Pointer to a string that appears in the alert/floating window/system movable modal alert. If this field is set to NULL, no alert/ floating window appears/system movable modal alert. Your application should not dispose of this storage until it removes the notification request.


Universal procedure pointer to a response function. If this field is set to NULL, no response function executes when the notification is posted. If this field is set to -1, a pre-defined function removes the notification request when it has completed. However, on Mac OS 8/9, if either nmMark or nmIcon is non-zero, do not set nmResp to -1, because the Notification Manager will remove the diamond mark or the icon before the user sees it.

If you do not need to do any processing in response to the notification, you should set this field to NULL. If you supply a universal procedure pointer to your own response function, the Notification Manager passes your response function one parameter, namely, a universal procedure pointer to your notification structure. Accordingly, this is how you would declare a response function having the name theResponse:

     void  theResponse(NMUPP nmStructurePtr);

You can use response functions to remove notification requests from the notification queue, free any memory, or set a global variable in your application to record that the notification was posted.

Note that an nmResp value of -1 does not free the memory block containing the queue element; it merely removes that element from the notification queue.


For your application's own use.

Installing a Notification Request

NMInstall is used to add a notification request to the notification queue. The following is an example call:

     osError = NMInstall(¬ificationStructure);

Before calling NMInstall, you should make sure that your application is running in the background. If your application is in the foreground, you simply use standard alert methods, rather than the Notification Manager, to gain the user's attention.

Removing a Notification Request

NMRemove is used to remove a notification request from the notification queue. The following is an example call:

     osError = NMRemove(¬ificationStructure);

You can remove requests at any time, either before or after the notification actually occurs.

On Mac OS 9.x and Mac OS X the user does not have to dismiss the notification before being able to activate the application. For this reason, when your application is running on Mac OS 9.x or Mac OS X, may wish to have it explicitly cancel the notification using NMRemove when the application becomes active.

Progress Bars and Scanning for Command-Period Key-Down Events and Mouse-Down Events

Progress Bars

Operations within an application which tie up the machine for relatively brief periods of time should be accompanied by a cursor shape change to the watch cursor or perhaps to an animated cursor (Mac OS 8/9) or by an invocation of the wait cursor (Mac OS X). On the other hand, lengthy operations should be accompanied by the display of a progress indicator.

The progress indicator control was described at Chapter 14 - More On Controls. A progress indicator created using this control may be determinate or indeterminate. Determinate progress indicators show how much of the operation has been completed. Indeterminate progress indicators show that an operation is occurring but does not indicate its duration. Ordinarily, progress indicators should be displayed within a dialog.
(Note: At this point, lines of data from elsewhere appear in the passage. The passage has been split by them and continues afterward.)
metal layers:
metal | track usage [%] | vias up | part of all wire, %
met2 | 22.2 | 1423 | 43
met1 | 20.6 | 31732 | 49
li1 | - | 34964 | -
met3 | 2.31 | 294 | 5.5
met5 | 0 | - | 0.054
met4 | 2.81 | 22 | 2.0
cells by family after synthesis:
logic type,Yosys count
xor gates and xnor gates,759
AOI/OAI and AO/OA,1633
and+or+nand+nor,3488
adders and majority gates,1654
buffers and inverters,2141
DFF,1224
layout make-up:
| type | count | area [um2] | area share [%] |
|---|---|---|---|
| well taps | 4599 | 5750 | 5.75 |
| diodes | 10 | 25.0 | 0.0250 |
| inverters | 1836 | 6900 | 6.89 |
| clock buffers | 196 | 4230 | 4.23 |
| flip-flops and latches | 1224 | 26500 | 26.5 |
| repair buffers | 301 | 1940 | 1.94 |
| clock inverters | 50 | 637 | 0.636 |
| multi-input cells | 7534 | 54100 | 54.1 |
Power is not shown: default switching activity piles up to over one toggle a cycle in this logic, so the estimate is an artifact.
<file path="src/dft_pkg.sv">
`default_nettype none

package dft_pkg;

   // sample and word geometry
   localparam int SAMPLE_W = 16;
   localparam int CPLX_W = 2 * SAMPLE_W;
   localparam int WORD_W = 64;
   localparam int NUM_WORDS = 32;
   localparam int ADDR_W = 5;
   localparam int WORDS_PER_BLOCK = 4;
   localparam int BLOCK_W = WORDS_PER_BLOCK * WORD_W;

   // cos(pi/4) in Q15
   localparam int TWIDDLE_C = 23170;

   // bit positions in CTRL and STATUS
   localparam int CTRL_START_BIT = 0;
   localparam int CTRL_IRQ_EN_BIT = 1;
   localparam int STATUS_DONE_BIT = 0;
   localparam int STATUS_BUSY_BIT = 1;

   // register offsets, word index taken from wb_adr_i[5:2]
   typedef enum logic [3:0] {
      REG_CTRL   = 4'd0,
      REG_WSTB   = 4'd1,
      REG_WADDR  = 4'd2,
      REG_WLO    = 4'd3,
      REG_WHI    = 4'd4,
      REG_RADDR  = 4'd5,
      REG_STATUS = 4'd6,
      REG_RLO    = 4'd7,
      REG_RHI    = 4'd8
   } reg_offset_e;

   typedef enum logic {
      SEQ_IDLE,
      SEQ_STREAM
   } seq_state_e;

   typedef enum logic [1:0] {
      CAP_IDLE,
      CAP_FILL,
      CAP_DONE
   } cap_state_e;

endpackage

`default_nettype wire

</file>
<file path="src/dft_regs.sv">
`timescale 1ns/1ps
`default_nettype none

module dft_regs (
   input  wire         wb_clk_i,
   input  wire         wb_rst_i,
   input  wire  [31:0] wb_adr_i,
   input  wire  [31:0] wb_dat_i,
   // byte selects are not supported, every access is a full word
   input  wire  [3:0]  wb_sel_i,
   input  wire         wb_we_i,
   input  wire         wb_stb_i,
   input  wire         wb_cyc_i,
   output logic [31:0] wb_dat_o,
   output logic        wb_ack_o,
   output logic        wb_err_o,
   output logic        int_o,
   input  wire         done_i,
   input  wire         busy_i,
   input  wire  [dft_pkg::WORD_W-1:0] rd_word_i,
   output logic        start_pulse_o,
   output logic        wr_pulse_o,
   output logic [dft_pkg::ADDR_W-1:0] wr_addr_o,
   output logic [dft_pkg::WORD_W-1:0] wr_word_o,
   output logic [dft_pkg::ADDR_W-1:0] rd_addr_o
);

   dft_pkg::reg_offset_e offset;
   logic                 access;
   logic                 mapped;

   logic [1:0]                  ctrl_q;
   logic                        wstb_q;
   logic [dft_pkg::ADDR_W-1:0]  waddr_q;
   logic [31:0]                 wlo_q;
   logic [31:0]                 whi_q;
   logic [dft_pkg::ADDR_W-1:0]  raddr_q;
   logic                        start_d;
   logic                        wstb_d;

   assign offset = dft_pkg::reg_offset_e'(wb_adr_i[5:2]);
   assign access = wb_cyc_i & wb_stb_i;
   assign mapped = wb_adr_i[5:2] <= dft_pkg::REG_RHI;

   // single cycle handshake, err takes the place of ack
   assign wb_ack_o = access & mapped;
   assign wb_err_o = access & ~mapped;

   always_ff @(posedge wb_clk_i) begin
      if (wb_rst_i) begin
         ctrl_q  <= '0;
         wstb_q  <= 1'b0;
         waddr_q <= '0;
         wlo_q   <= '0;
         whi_q   <= '0;
         raddr_q <= '0;
      end else if (wb_ack_o && wb_we_i) begin
         case (offset)
            dft_pkg::REG_CTRL:  ctrl_q  <= wb_dat_i[1:0];
            dft_pkg::REG_WSTB:  wstb_q  <= wb_dat_i[0];
            dft_pkg::REG_WADDR: waddr_q <= wb_dat_i[dft_pkg::ADDR_W-1:0];
            dft_pkg::REG_WLO:   wlo_q   <= wb_dat_i;
            dft_pkg::REG_WHI:   whi_q   <= wb_dat_i;
            dft_pkg::REG_RADDR: raddr_q <= wb_dat_i[dft_pkg::ADDR_W-1:0];
            default: ;
         endcase
      end
   end

   always_ff @(posedge wb_clk_i) begin
      if (wb_rst_i) begin
         start_d <= 1'b0;
         wstb_d  <= 1'b0;
      end else begin
         start_d <= ctrl_q[dft_pkg::CTRL_START_BIT];
         wstb_d  <= wstb_q;
      end
   end

   // rising edges; a start while busy is dropped
   assign start_pulse_o = ctrl_q[dft_pkg::CTRL_START_BIT] & ~start_d & ~busy_i;
   assign wr_pulse_o    = wstb_q & ~wstb_d;
   assign wr_addr_o     = waddr_q;
   assign wr_word_o     = {whi_q, wlo_q};
   assign rd_addr_o     = raddr_q;

   assign int_o = done_i & ctrl_q[dft_pkg::CTRL_IRQ_EN_BIT];

   always_comb begin
      wb_dat_o = '0;
      case (offset)
         dft_pkg::REG_CTRL:   wb_dat_o[1:0] = ctrl_q;
         dft_pkg::REG_WSTB:   wb_dat_o[0] = wstb_q;
         dft_pkg::REG_WADDR:  wb_dat_o[dft_pkg::ADDR_W-1:0] = waddr_q;
         dft_pkg::REG_WLO:    wb_dat_o = wlo_q;
         dft_pkg::REG_WHI:    wb_dat_o = whi_q;
         dft_pkg::REG_RADDR:  wb_dat_o[dft_pkg::ADDR_W-1:0] = raddr_q;
         dft_pkg::REG_STATUS: begin
            wb_dat_o[dft_pkg::STATUS_DONE_BIT] = done_i;
            wb_dat_o[dft_pkg::STATUS_BUSY_BIT] = busy_i;
         end
         dft_pkg::REG_RLO:    wb_dat_o = rd_word_i[31:0];
         dft_pkg::REG_RHI:    wb_dat_o = rd_word_i[63:32];
         default: ;
      endcase
   end

   a_ack_err_excl: assert property (
      @(posedge wb_clk_i) disable iff (wb_rst_i) !(wb_ack_o && wb_err_o));

   // result buffer must report busy right after an accepted start
   a_start_busy: assert property (
      @(posedge wb_clk_i) disable iff (wb_rst_i) start_pulse_o |=> busy_i);

endmodule

`default_nettype wire

</file>
### src/hdl/laneBus.sv
`timescale 1ns/100ps

interface laneBus
    import hrmfPkg::*;
();

    // One complex sample per lane
    cpxWord lane [numLanes];

    modport src (
        output lane
    );

    modport snk (
        input lane
    );

endinterface

### src/hdl/radix4Butterfly.sv
`timescale 1ns/100ps

module radix4Butterfly
    import hrmfPkg::*;
(
    input  cpxWord d0,
    input  cpxWord d1,
    input  cpxWord d2,
    input  cpxWord d3,
    laneBus.src    out
);

    cpxWord t0;
    cpxWord t1;
    cpxWord t2;
    cpxWord t3;
    cpxWord oddDiff;

    // First radix-2 layer on the even and odd pairs
    assign t0 = cAdd(d0, d2);
    assign t2 = cSub(d0, d2);
    assign t1 = cAdd(d1, d3);
    assign oddDiff = cSub(d1, d3);

    // W4 twiddle is a plain swap and negate
    assign t3 = cNegJ(oddDiff);

    // Second layer, outputs in natural order
    assign out.lane[0] = cAdd(t0, t1);
    assign out.lane[1] = cAdd(t2, t3);
    assign out.lane[2] = cSub(t0, t1);
    assign out.lane[3] = cSub(t2, t3);

endmodule

### src/flat_wrapper.sv
// flat-port wrapper written by rule: the top's interface ports become plain ports
module radix4Butterfly_flat import hrmfPkg::*;
  (d0, d1, d2, d3, out_lane);
  laneBus out_i ();
  input  cpxWord d0;
  input  cpxWord d1;
  input  cpxWord d2;
  input  cpxWord d3;
  output wire logic [$bits(out_i.lane)-1:0] out_lane;
  assign out_lane = {>>{out_i.lane}};
  radix4Butterfly u_core (.d0(d0), .d1(d1), .d2(d2), .d3(d3), .out(out_i));
endmodule
--- src/hdl/hrmfPkg.sv ---
package hrmfPkg;

    localparam int partW = 32;
    localparam int fracW = 16;
    localparam int numLanes = 4;
    localparam int selW = 2;

    // Real part in the upper half, imaginary part in the lower half
    typedef logic [2*partW-1:0] cpxWord;
    typedef logic signed [partW-1:0] part;
    typedef logic [selW-1:0] selWord;

    // Cosine and sine of 2*pi*k/16 in Q16.16
    localparam cpxWord twiddleTab [8] = '{
        64'h0001_0000_0000_0000,
        64'h0000_ec83_0000_61f7,
        64'h0000_b504_0000_b504,
        64'h0000_61f7_0000_ec83,
        64'h0000_0000_0001_0000,
        64'hffff_9e09_0000_ec83,
        64'hffff_4afc_0000_b504,
        64'hffff_137d_0000_61f7
    };

    function automatic part reOf(cpxWord x);
        return part'(x[2*partW-1:partW]);
    endfunction

    function automatic part imOf(cpxWord x);
        return part'(x[partW-1:0]);
    endfunction

    function automatic cpxWord mkCpx(part re, part im);
        return {re, im};
    endfunction

    function automatic cpxWord cAdd(cpxWord a, cpxWord b);
        return mkCpx(reOf(a) + reOf(b), imOf(a) + imOf(b));
    endfunction

    function automatic cpxWord cSub(cpxWord a, cpxWord b);
        return mkCpx(reOf(a) - reOf(b), imOf(a) - imOf(b));
    endfunction

    // Multiply by -j
    function automatic cpxWord cNegJ(cpxWord a);
        return mkCpx(imOf(a), -reOf(a));
    endfunction

    // Twiddle holds cos and sin, so the product is with cos - j*sin
    function automatic cpxWord cMulTw(cpxWord d, cpxWord tw);
        logic signed [2*partW-1:0] prodRc;
        logic signed [2*partW-1:0] prodIs;
        logic signed [2*partW-1:0] prodIc;
        logic signed [2*partW-1:0] prodRs;
        part re;
        part im;
        prodRc = reOf(d) * reOf(tw);
        prodIs = imOf(d) * imOf(tw);
        prodIc = imOf(d) * reOf(tw);
        prodRs = reOf(d) * imOf(tw);
        // Each product drops back to Q16.16 before the sum
        re = part'(prodRc[partW+fracW-1:fracW]) + part'(prodIs[partW+fracW-1:fracW]);
        im = part'(prodIc[partW+fracW-1:fracW]) - part'(prodRs[partW+fracW-1:fracW]);
        return mkCpx(re, im);
    endfunction

endpackage
--- src/hdl/laneBus.sv ---
`timescale 1ns/100ps

interface laneBus
    import hrmfPkg::*;
();

    // One complex sample per lane
    cpxWord lane [numLanes];

    modport src (
        output lane
    );

    modport snk (
        input lane
    );

endinterface

--- src/hdl/transposeUnit.sv ---
`timescale 1ns/100ps

module transposeUnit
    import hrmfPkg::*;
(
    input  logic   CLK,
    input  logic   RSTn,
    input  selWord sel,
    laneBus.snk    in,
    laneBus.src    out
);

    cpxWord midLane [numLanes];

    // Stage one, lanes two apart, driven by sel bit 1
    delayCommutator #(.DELAY(2)) stageOnePair0 (
        .CLK  (CLK),
        .RSTn (RSTn),
        .sel  (sel[1]),
        .in0  (in.lane[0]),
        .in1  (in.lane[2]),
        .out0 (midLane[0]),
        .out1 (midLane[2])
    );

    delayCommutator #(.DELAY(2)) stageOnePair1 (
        .CLK  (CLK),
        .RSTn (RSTn),
        .sel  (sel[1]),
        .in0  (in.lane[1]),
        .in1  (in.lane[3]),
        .out0 (midLane[1]),
        .out1 (midLane[3])
    );

    // Stage two, neighbouring lanes, driven by sel bit 0
    delayCommutator #(.DELAY(1)) stageTwoPair0 (
        .CLK  (CLK),
        .RSTn (RSTn),
        .sel  (sel[0]),
        .in0  (midLane[0]),
        .in1  (midLane[1]),
        .out0 (out.lane[0]),
        .out1 (out.lane[1])
    );

    delayCommutator #(.DELAY(1)) stageTwoPair1 (
        .CLK  (CLK),
        .RSTn (RSTn),
        .sel  (sel[0]),
        .in0  (midLane[2]),
        .in1  (midLane[3]),
        .out0 (out.lane[2]),
        .out1 (out.lane[3])
    );

endmodule

--- src/hdl/delayCommutator.sv ---
`timescale 1ns/100ps

module delayCommutator
    import hrmfPkg::*;
#(
    parameter int DELAY = 1
)(
    input  logic   CLK,
    input  logic   RSTn,
    input  logic   sel,
    input  cpxWord in0,
    input  cpxWord in1,
    output cpxWord out0,
    output cpxWord out1
);

    cpxWord firstReg [DELAY];
    cpxWord secondReg [DELAY];
    cpxWord secondFeed;

    // in1 always enters the first delay line
    always_ff @(posedge CLK or negedge RSTn) begin
        if (!RSTn) begin
            for (int i = 0; i < DELAY; i++) begin
                firstReg[i] <= '0;
            end
        end else begin
            firstReg[0] <= in1;
            for (int i = 1; i < DELAY; i++) begin
                firstReg[i] <= firstReg[i-1];
            end
        end
    end

    // Swap routes the first line into the second, in0 bypasses
    assign secondFeed = sel ? firstReg[DELAY-1] : in0;

    always_ff @(posedge CLK or negedge RSTn) begin
        if (!RSTn) begin
            for (int i = 0; i < DELAY; i++) begin
                secondReg[i] <= '0;
            end
        end else begin
            secondReg[0] <= secondFeed;
            for (int i = 1; i < DELAY; i++) begin
                secondReg[i] <= secondReg[i-1];
            end
        end
    end

    assign out0 = secondReg[DELAY-1];
    assign out1 = sel ? in0 : firstReg[DELAY-1];

    selKnown: assert property (
        @(posedge CLK) disable iff (!RSTn) !$isunknown(sel)
    );

endmodule

--- src/flat_wrapper.sv ---
// flat-port wrapper written by rule: the top's interface ports become plain ports
module transposeUnit_flat import hrmfPkg::*;
  (CLK, RSTn, sel, in_lane, out_lane);
  laneBus in_i ();
  laneBus out_i ();
  input  logic CLK;
  input  logic RSTn;
  input  selWord sel;
  input wire logic [$bits(in_i.lane)-1:0] in_lane;
  output wire logic [$bits(out_i.lane)-1:0] out_lane;
  assign in_i.lane = {>>{in_lane}};
  assign out_lane = {>>{out_i.lane}};
  transposeUnit u_core (.CLK(CLK), .RSTn(RSTn), .sel(sel), .in(in_i), .out(out_i));
endmodule
--- config.mk ---
export PLATFORM = sky130hd
export DESIGN_NAME = transposeUnit_flat
export DESIGN_NICKNAME = d
export VERILOG_FILES = /design/src/hdl/hrmfPkg.sv /design/src/hdl/laneBus.sv /design/src/hdl/transposeUnit.sv /design/src/hdl/delayCommutator.sv /design/src/flat_wrapper.sv
export SDC_FILE = /design/constraint.sdc
export NUM_CORES = 1
export LEC_CHECK = 0
export BUFFER_PORTS_ARGS = -buffer_cell sky130_fd_sc_hd__buf_4
export CAP_MARGIN = 20
export CORE_AREA = 2 2 295 297
export DETAILED_ROUTE_END_ITERATION = 10
export DIE_AREA = 0 0 297 299
export SYNTH_ARGS = -nofsm -noshare
export SYNTH_HDL_FRONTEND = slang
export SYNTH_SLANG_ARGS = --single-unit
--- constraint.sdc ---
create_clock -name CLK -period 5.4 [get_ports CLK]
set_input_delay 1.62 -clock CLK [delete_from_list [all_inputs] [get_ports CLK]]
set_output_delay 1.62 -clock CLK [all_outputs]
set_load 0.005 [all_outputs]
==> summary.md <==
| Metric | Value |
|---|---|
| Status | `complete, no violations` |
| Largest net degree at the start of global routing | `113` |
| Final hold violations | `0` |
| Mean Syn Cell Area | `19.04 µm²` |
| Sink Count | `768` |
| Slowest CP cell | `mux2_2` |
| Hold Path Class | `reg -> reg` |
| Net count after synthesis | `1,596` |
| Drt pass-1 iters | `4` |
| CTS Buf Count | `82` |
| Die area | `88,800 µm²` |
| Crit path max-delay family | `multiplexers` |
| Tot Pwr | `13,470 µW` |
| Top Ports | `516` |
| Mapped Area | `25,440 µm²` |
| Worst endpoint data arrival time | `3030 ps` |
| WP data required | `3780 ps` |
| H-tree levels | `3` |
| Fin Setup TNS | `0 ps` |
| CP startpoint kind | `input port` |
| Cell taking the most area after synthesis | `dfrtp_1` |
| Final antenna-violating net count | `0` |
| Routed WL | `60,980 µm` |
| Clk_lat worst skew | `620 ps` |
| Share of layout cells above drive strength 1 | `0.6079` |
| Largest cells by area after synthesis | `dfrtp_1 (76%), mux2_2 (21%), mux2_4 (1.8%)` |
| Synth top cells by count | `dfrtp_1 (768), mux2_2 (482), buf_2 (31), mux2_4 (30), buf_4 (19)` |
| Worst slack at placement | `738.4 ps` |
| Final nets | `2,183` |
| Synthesis warning total | `0` |
| LEAKAGE | `0.01529 µW` |
| Clock Path Buffers | `3` |
| Worst path max stage delay | `390 ps` |
| Setup repair after global routing missed its margin | `false` |
| Synth async-reset ratio | `1.000` |
| Hold_buf cts | `0` |
| WS Path Type | `in -> out` |
| EDFF count, synth | `0` |
| Yosys reg bits | `768` |
| Die span in y | `299 µm` |
| Most frequent cell after synthesis | `dfrtp_1` |
| Tcrit/Tclk final | `0.8610` |
| First-pass GRT wire length | `90,870 µm` |
| Worst path cell trace | `buf_8 -> buf_12 -> mux2_2 -> mux2_2 -> buf_4` |
| DRT iter0 DRCs | `591` |
| Core area | `85,940 µm²` |
| Slew Limit Fails | `0` |
| Final GP Congestion | `0.8282` |
| Post-route DRC | `0` |
| Total GRT Usage | `0.1356` |
| Crit-path max FO | `42` |
| Finished Core Util | `0.3944` |
| Rel. slew slack | `0.4790` |
| Final setup violation count | `0` |
| Wire per inst | `19.35 µm` |
| Rows | `108` |
| PwrDens | `397.4 nW/µm²` |
| Vias in the first global route | `14,530` |
| CTS tree | `done` |
| Total grt overflow | `0` |
| CTS root buf | `clkbuf_16` |
| Share of the synthesized area in the top cell type | `0.7555` |
| Seq/Total Area, Yosys | `0.7555` |
| Fin cells | `3,151` |
| Post-CTS Repair Setup Buffers | `0` |
| DIE WIDTH | `297 µm` |
| Worst-Margin Slew | `781.6 ps` |
| Post-synth top flop | `dfrtp_1` |
| Unique masters post-synth | `8` |
| Crit path buffers/inverters | `3` |
| Min Clock Period, post-route | `4649 ps` |
| CTS clock-pin slew for the worst setup and hold paths | `60 ps` |
| Antenna violations before repair | `11` |
| Via density | `4.143` |
| Area growth syn-to-layout | `33.25%` |
| Final worst setup slack | `750.7 ps` |
| Peak supply drop | `0.2073 mV` |
| Clock Skews | `16.10 ps` |
| Post-DP HPWL | `43,510 µm` |
| PortBufs | `515` |
| Cts repair resizes | `0` |
| Most frequent CP cell | `mux2_2` |
| Peak Freq | `215.1 MHz` |
| Starting Density | `0.2960` |
| Post-Synthesis Cells | `1,336` |
| CP endpoint kind | `output port` |
| Vias | `13,060` |
| Placed Cells | `2,994` |
| Max cap viols | `0` |
==> flip-flops by register name, indices dropped and copies added, names as in the netlist <==
name / cells
u_core.stageTwoPair0.out0: 64
u_core.stageOnePair0.firstReg: 128
u_core.stageOnePair0.out0: 64
u_core.stageTwoPair1.firstReg: 64
u_core.stageTwoPair0.firstReg: 64
u_core.stageOnePair1.secondReg: 64
u_core.stageOnePair1.firstReg: 128
u_core.stageOnePair1.out0: 64
u_core.stageTwoPair1.out0: 64
u_core.stageOnePair0.secondReg: 64
==> layer usage <==
layer | global-route usage | vias to the layer above | wire (µm) | part of all wire
met5 | 0 | - | 23 | 0.00038
met4 | 0.05952 | 4 | 2101 | 0.034
met3 | 0.02770 | 112 | 2783 | 0.046
met2 | 0.2392 | 301 | 32240 | 0.53
met1 | 0.1600 | 6868 | 23830 | 0.39
li1 | - | 5770 | - | -
==> worst paths after layout <==
check                                                          to                          startpoint  depth (start not counted)  slack, ps
max in group asynchronous           u_core.stageOnePair1.out0[60]                                RSTn                          2       3210
worst min-delay path            u_core.stageOnePair1.firstReg[46]  u_core.stageOnePair1.firstReg[110]                          0        340
worst max-delay path                                  out_lane[0]                              sel[1]                          5        750
worst min register to register  u_core.stageOnePair1.firstReg[46]  u_core.stageOnePair1.firstReg[110]                          0        340
min in group asynchronous       u_core.stageOnePair0.firstReg[64]                                RSTn                          1       1030
worst max register to register      u_core.stageTwoPair1.out0[48]   u_core.stageOnePair0.firstReg[48]                          2       4220
==> final cells by class <==
class	instances	area, µm²
Timing Repair Buffer	559	4407
Fill cell	7888	52040
Clock inverter	33	483.0
Antenna cell	4	10.01
Clock buffer	120	2456
Multi-Input combinational cell	512	5878
Tap cell	1155	1445
Sequential cell	768	19220
==> logic make-up (layout without fill, tap and decap cells) <==
kind of cell  Yosys count  count (layout)  synth area share
other cells             0               4                 0
flops                 768             768            0.7555
buf+inv                56             712           0.01348
mux                   512             512            0.2311
==> stage by stage <==
step,hold WS [ps],cell area [µm²]
after floorplan,331.2,25440
after global placement,331.0,30950
after detailed placement,334.7,30950
after CTS,340.6,33890
after global routing,347.2,33900
final,338.4,33900
==> layout by cell type (no fill, tap or decap) <==
cell        Yosys  layout
clkinv_2        0      11
mux2_2        482     482
diode_2         0       4
clkbuf_8        0      24
inv_8           0       2
clkinv_16       0       2
buf_4          19     541
inv_16          0       2
bufinv_16       0       8
buf_8           0       3
clkinv_4        0       2
clkinvlp_4      0       4
buf_12          0      15
clkbuf_1        2      13
dfrtp_1       768     768
inv_6           0       2
clkbuf_16       0      83
mux2_4         30      30
==> power by group <==
| group | total, µW | internal, µW | switching, µW |
|---|---|---|---|
| sequential | 6340 | 6170 | 168 |
| clock | 5920 | 3580 | 2340 |
| combinational | 1210 | 701 | 510 |
No activity file was read; power rests on OpenSTA's default activity.
--- src/rtl/lsu_req_format.sv ---
// request formatter, address adder and byte enables
// store data rotation and misalignment detection

`timescale 1ns/1ps
`include "lsu_config.svh"

module lsu_req_format (
  lsu_ex_if.fmt                ex_i,
  input  logic [`LSU_XLEN-1:0] operand_a_i,
  input  logic [`LSU_XLEN-1:0] operand_b_i,
  input  logic                 addr_useincr_i,  // a + b when high and a alone when low
  output logic [`LSU_XLEN-1:0] addr_o,          // bus address
  output logic [1:0]           addr_lsb_o,      // byte offset for the aligner
  output logic [`LSU_BE_W-1:0] be_o,
  output logic [`LSU_XLEN-1:0] wdata_o,
  output logic                 misaligned_o     // split access, second phase needed
);

  logic [`LSU_XLEN-1:0] addr_int;    // raw effective address
  logic [1:0]           wdata_off;   // byte rotation amount

  ////////////////////////////////////////
  // address
  ////////////////////////////////////////

  assign addr_int   = addr_useincr_i ? (operand_a_i + operand_b_i) : operand_a_i;
  assign addr_lsb_o = addr_int[1:0];

  // second phase goes to the next word and is always aligned
  assign addr_o = ex_i.misaligned_ex ? {addr_int[`LSU_XLEN-1:2], 2'b00} : addr_int;

  ////////////////////////////////////////
  // byte enables
  ////////////////////////////////////////

  always_comb
  begin
    case (ex_i.size)
      `LSU_SIZE_WORD:
      begin
        if (!ex_i.misaligned_ex)
          be_o = 4'b1111 << addr_int[1:0];             // low part from the offset up
        else
          be_o = ~(4'b1111 << addr_int[1:0]);          // spill into the next word
      end
      `LSU_SIZE_HALF:
      begin
        if (!ex_i.misaligned_ex)
          be_o = 4'b0011 << addr_int[1:0];             // offset 3 keeps lane 3 only
        else
          be_o = 4'b0001;                              // upper byte of a split half
      end
      default: be_o = 4'b0001 << addr_int[1:0];        // byte in one lane
    endcase
  end

  ////////////////////////////////////////
  // store data
  ////////////////////////////////////////

  // register byte at reg_offset must land on lane addr offset
  assign wdata_off = addr_int[1:0] - ex_i.reg_offset;

  always_comb
  begin
    case (wdata_off)
      2'b00: wdata_o = ex_i.wdata;
      2'b01: wdata_o = {ex_i.wdata[23:0], ex_i.wdata[31:24]};  // up one lane
      2'b10: wdata_o = {ex_i.wdata[15:0], ex_i.wdata[31:16]};  // up two lanes
      2'b11: wdata_o = {ex_i.wdata[7:0],  ex_i.wdata[31:8]};   // up three lanes
      default: wdata_o = ex_i.wdata;
    endcase
  end

  // only first phases can be split; the controller then issues phase two
  always_comb
  begin
    misaligned_o = 1'b0;
    if (ex_i.req && !ex_i.misaligned_ex)
    begin
      if (ex_i.size == `LSU_SIZE_WORD)
        misaligned_o = (addr_int[1:0] != 2'b00);
      else if (ex_i.size == `LSU_SIZE_HALF)
        misaligned_o = (addr_int[1:0] == 2'b11);
    end
  end

endmodule

--- config.mk ---
export PLATFORM = sky130hd
export DESIGN_NAME = lsu_top
export DESIGN_NICKNAME = d
export VERILOG_FILES = /design/src/rtl/lsu_pkg.sv /design/src/rtl/lsu_ex_if.sv /design/src/rtl/lsu_top.sv /design/src/rtl/lsu_txn_ctrl.sv /design/src/rtl/lsu_rdata_align.sv /design/src/rtl/lsu_req_format.sv
export VERILOG_INCLUDE_DIRS = /design/src /design/src/rtl
export SDC_FILE = /design/constraint.sdc
export NUM_CORES = 1
export LEC_CHECK = 0
export BUFFER_PORTS_ARGS = -buffer_cell sky130_fd_sc_hd__buf_2
export CORE_ASPECT_RATIO = 1.5
export CORE_MARGIN = 3
export CORE_UTILIZATION = 56
export CTS_BUF_LIST = sky130_fd_sc_hd__clkbuf_8
export CTS_CLUSTER_SIZE = 30
export DETAILED_ROUTE_END_ITERATION = 8
export PLACE_DENSITY = 0.86
export REMOVE_ABC_BUFFERS = 1
export SLEW_MARGIN = 10
export SYNTH_ARGS = -nofsm -noshare
export SYNTH_HDL_FRONTEND = slang
export SYNTH_SLANG_ARGS = --single-unit
--- constraint.sdc ---
create_clock -name clk -period 8.1 [get_ports clk]
set_input_delay 0.81 -clock clk [delete_from_list [all_inputs] [get_ports clk]]
set_output_delay 0.81 -clock clk [all_outputs]
set_load 0.01 [all_outputs]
As stated at Chapter 2 - Low and Operating System Events, your application should allow the user to cancel a lengthy operation using the Command-period key combination.

Scanning for Command-Period Key-Down Events

The function CheckEventQueueForUserCancel may be used to scan the event queue for Command-period key-down events, and will return true if a Command-period event is found. If true is returned, the lengthy operation should be terminated and the dialog displaying the progress indicator should be closed.

Soliciting a Colour Choice From the User - The Color Picker

The Color Picker Utilities provide your application with:

  • A standard dialog, called the Color Picker, for soliciting a colour choice from the user.

  • Functions for converting colour specifications from one colour model to another.

Preamble - Colour Models

In the world of colour, three main colour models are used to specify a particular colour. These are the RGB (red, green, blue) model, the CYMK (cyan, magenta, yellow, black) model, and the HLS or HSV (hue, lightness, saturation, or hue, saturation, value) models.

RGB Model

The RGB model is used where light-produced colours are involved, as in the case of a television set, computer monitor, or stage lighting. In this model, the three primary colours involved (red, green, and blue) are said to be additive because, the more of each colour you add, the closer the resulting colour is to white.

CYMK Model

The CYMK model is closely associated with printing, that is, putting colour on a white page. In this model, the three primary colours (cyan, yellow, and magenta) are said to be subtractive because, the more of each colour you add, the closer the resulting colour is to black. (The inclusion of black in the model accounts for the fact that the colours of printer's inks may vary slightly from true cyan, yellow, and magenta, meaning that a true black may not be achievable with just a CYM model.)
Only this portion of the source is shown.